Work to be completed: Using the listing below, copy exactly the lines from the one containing "run 2 against" to the one containing "export IMPL_drtAntennaViolNets=0", both lines included, and no others.

——————

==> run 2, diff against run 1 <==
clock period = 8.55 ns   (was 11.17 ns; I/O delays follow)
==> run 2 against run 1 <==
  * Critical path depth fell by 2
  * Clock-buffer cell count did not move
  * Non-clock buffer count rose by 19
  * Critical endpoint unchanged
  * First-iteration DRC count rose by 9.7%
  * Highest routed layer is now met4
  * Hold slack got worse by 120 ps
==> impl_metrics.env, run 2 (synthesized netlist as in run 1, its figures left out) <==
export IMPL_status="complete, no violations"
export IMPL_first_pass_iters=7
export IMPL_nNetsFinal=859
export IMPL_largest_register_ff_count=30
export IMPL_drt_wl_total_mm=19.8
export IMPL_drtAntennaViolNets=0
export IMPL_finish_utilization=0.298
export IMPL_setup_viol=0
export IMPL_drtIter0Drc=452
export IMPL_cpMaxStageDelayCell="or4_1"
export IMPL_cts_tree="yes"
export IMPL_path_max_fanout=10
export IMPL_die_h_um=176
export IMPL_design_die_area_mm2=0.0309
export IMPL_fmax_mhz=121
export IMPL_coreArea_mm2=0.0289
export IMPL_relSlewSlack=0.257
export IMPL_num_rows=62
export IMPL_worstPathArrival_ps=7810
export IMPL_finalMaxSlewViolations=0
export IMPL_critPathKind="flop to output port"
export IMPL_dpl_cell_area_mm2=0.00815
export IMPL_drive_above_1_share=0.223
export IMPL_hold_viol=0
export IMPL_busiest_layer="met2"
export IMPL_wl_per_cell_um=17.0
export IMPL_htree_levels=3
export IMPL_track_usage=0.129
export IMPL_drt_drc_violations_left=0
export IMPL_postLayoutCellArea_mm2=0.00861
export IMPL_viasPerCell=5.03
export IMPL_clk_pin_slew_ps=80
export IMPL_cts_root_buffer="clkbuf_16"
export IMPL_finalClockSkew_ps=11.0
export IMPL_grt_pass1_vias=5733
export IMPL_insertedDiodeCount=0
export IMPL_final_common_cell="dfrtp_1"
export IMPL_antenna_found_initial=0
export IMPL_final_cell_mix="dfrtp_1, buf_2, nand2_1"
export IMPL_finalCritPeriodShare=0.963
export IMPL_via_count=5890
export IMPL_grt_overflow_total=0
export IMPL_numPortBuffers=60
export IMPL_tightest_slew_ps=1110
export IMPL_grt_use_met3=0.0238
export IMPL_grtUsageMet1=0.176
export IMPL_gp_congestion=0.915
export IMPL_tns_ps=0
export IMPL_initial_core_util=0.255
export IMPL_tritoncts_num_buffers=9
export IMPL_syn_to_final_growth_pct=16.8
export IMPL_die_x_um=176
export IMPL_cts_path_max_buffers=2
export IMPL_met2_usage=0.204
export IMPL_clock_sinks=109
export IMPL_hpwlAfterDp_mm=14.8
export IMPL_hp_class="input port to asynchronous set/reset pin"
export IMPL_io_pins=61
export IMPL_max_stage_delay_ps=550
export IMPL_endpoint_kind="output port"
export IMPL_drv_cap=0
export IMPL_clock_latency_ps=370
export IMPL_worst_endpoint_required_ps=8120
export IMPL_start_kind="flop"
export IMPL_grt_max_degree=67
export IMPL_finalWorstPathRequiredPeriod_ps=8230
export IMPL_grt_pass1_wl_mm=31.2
[src/design/bfr_ram.sv]
module bfr_ram #(
  parameter int unsigned Width = 8,
  parameter int unsigned Depth = 16,
  localparam int unsigned Aw   = $clog2(Depth)
) (
  input  logic             clk_i,
  input  logic             we_i,
  input  logic [Aw-1:0]    waddr_i,
  input  logic [Width-1:0] wdata_i,
  input  logic [Aw-1:0]    raddr_i,
  output logic [Width-1:0] rdata_o
);

  logic [Width-1:0] mem_q [Depth];
  logic [Width-1:0] rdata_q;

  always_ff @(posedge clk_i) begin
    if (we_i) begin
      mem_q[waddr_i] <= wdata_i;
    end
    rdata_q <= mem_q[raddr_i];
  end

  assign rdata_o = rdata_q;

endmodule
## config.mk

```make
export PLATFORM = sky130hd
export DESIGN_NAME = filter_cutoff_step_tuner
export DESIGN_NICKNAME = d
export VERILOG_FILES = /design/src/sv/fcst_pkg.sv /design/src/sv/filter_cutoff_step_tuner.sv /design/src/sv/fcst_csr.sv /design/src/sv/fcst_step.sv
export SDC_FILE = /design/constraint.sdc
export NUM_CORES = 1
export LEC_CHECK = 0
export ABC_CLOCK_PERIOD_IN_PS = 13850
export BUFFER_PORTS_ARGS = -buffer_cell sky130_fd_sc_hd__buf_2
export CORE_MARGIN = 4
export CORE_UTILIZATION = 45
export CTS_BUF_LIST = sky130_fd_sc_hd__clkbuf_8
export DETAILED_ROUTE_END_ITERATION = 10
export SYNTH_ARGS = -nofsm -noshare
export SYNTH_HDL_FRONTEND = slang
export SYNTH_SLANG_ARGS = --single-unit
```

## constraint.sdc

```tcl
create_clock -name clock -period 13.85 [get_ports clock]
set_input_delay 1.385 -clock clock [delete_from_list [all_inputs] [get_ports clock]]
set_output_delay 1.385 -clock clock [all_outputs]
set_load 0.03 [all_outputs]
```
**config.mk**
```make
export PLATFORM = sky130hd
export DESIGN_NAME = learnable_edge_transition_table
export DESIGN_NICKNAME = d
export VERILOG_FILES = /design/src/hw/rtl/letr_pkg.sv /design/src/hw/rtl/letr_store.sv /design/src/hw/rtl/letr_seq.sv /design/src/hw/rtl/learnable_edge_transition_table.sv
export SDC_FILE = /design/constraint.sdc
export NUM_CORES = 1
export LEC_CHECK = 0
export BUFFER_PORTS_ARGS = -buffer_cell sky130_fd_sc_hd__buf_2
export CORE_UTILIZATION = 40
export DETAILED_ROUTE_END_ITERATION = 10
export MAX_ROUTING_LAYER = met4
export PLACE_DENSITY = 0.53
export SLEW_MARGIN = 40
export SYNTH_ARGS = -nofsm -noshare
export SYNTH_HDL_FRONTEND = slang
export SYNTH_HIERARCHICAL = 1
export SYNTH_SLANG_ARGS = --single-unit
```
**constraint.sdc**
```tcl
create_clock -name i_clk -period 6.7 [get_ports i_clk]
set_input_delay 0.335 -clock i_clk [delete_from_list [all_inputs] [get_ports i_clk]]
set_output_delay 0.335 -clock i_clk [all_outputs]
set_load 0.01 [all_outputs]
```
$ cat src/design/lmc_pkg.sv
// Shared constants, types and the peak test for the 3x3 local maxima counter.
package lmc_pkg;

    // Frame limits and field widths
    localparam int MAX_COLS    = 1024;
    localparam int MAX_ROWS    = 4096;
    localparam int SAMPLE_BITS = 16;
    localparam int COL_BITS    = $clog2(MAX_COLS);
    localparam int ROW_BITS    = $clog2(MAX_ROWS);
    localparam int NCOLS_BITS  = 11;
    localparam int NROWS_BITS  = 13;
    localparam int COUNT_BITS  = 23;

    // APB register port
    localparam int APB_ADDR_BITS = 3;
    localparam int APB_DATA_BITS = 32;

    typedef enum logic
    {
        REG_NUM_ROWS,
        REG_NUM_COLS
    } reg_idx_t;

    typedef logic signed [SAMPLE_BITS-1:0] sample_t;

    // 3x3 neighborhood, [row][col], center at [1][1]
    typedef sample_t window_t [3][3];

    // Frame geometry seen by the datapath
    typedef struct packed
    {
        logic                clear;
        logic [ROW_BITS-1:0] last_row;
        logic [COL_BITS-1:0] last_col;
    } cfg_t;

    // One sample with its column from the line stores and position flags
    typedef struct packed
    {
        sample_t sample;
        sample_t above1;
        sample_t above2;
        logic    row_ge1;
        logic    row_ge2;
        logic    col_ge1;
        logic    col_ge2;
        logic    row_last;
        logic    col_last;
    } item_t;

    // Center is a peak when no in-bounds neighbor is strictly greater
    function automatic logic is_peak(input window_t win, input logic [2:0] row_ok,
                                     input logic [2:0] col_ok);
        logic peak;
        peak = 1'b1;
        for (int i = 0; i < 3; i++)
        begin
            for (int j = 0; j < 3; j++)
            begin
                if (!(i == 1 && j == 1) && row_ok[i] && col_ok[j] &&
                    ($signed(win[i][j]) > $signed(win[1][1])))
                begin
                    peak = 1'b0;
                end
            end
        end
        return peak;
    endfunction

endpackage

——————

Output:
==> run 2 against run 1 <==
  * Critical path depth fell by 2
  * Clock-buffer cell count did not move
  * Non-clock buffer count rose by 19
  * Critical endpoint unchanged
  * First-iteration DRC count rose by 9.7%
  * Highest routed layer is now met4
  * Hold slack got worse by 120 ps
==> impl_metrics.env, run 2 (synthesized netlist as in run 1, its figures left out) <==
export IMPL_status="complete, no violations"
export IMPL_first_pass_iters=7
export IMPL_nNetsFinal=859
export IMPL_largest_register_ff_count=30
export IMPL_drt_wl_total_mm=19.8
export IMPL_drtAntennaViolNets=0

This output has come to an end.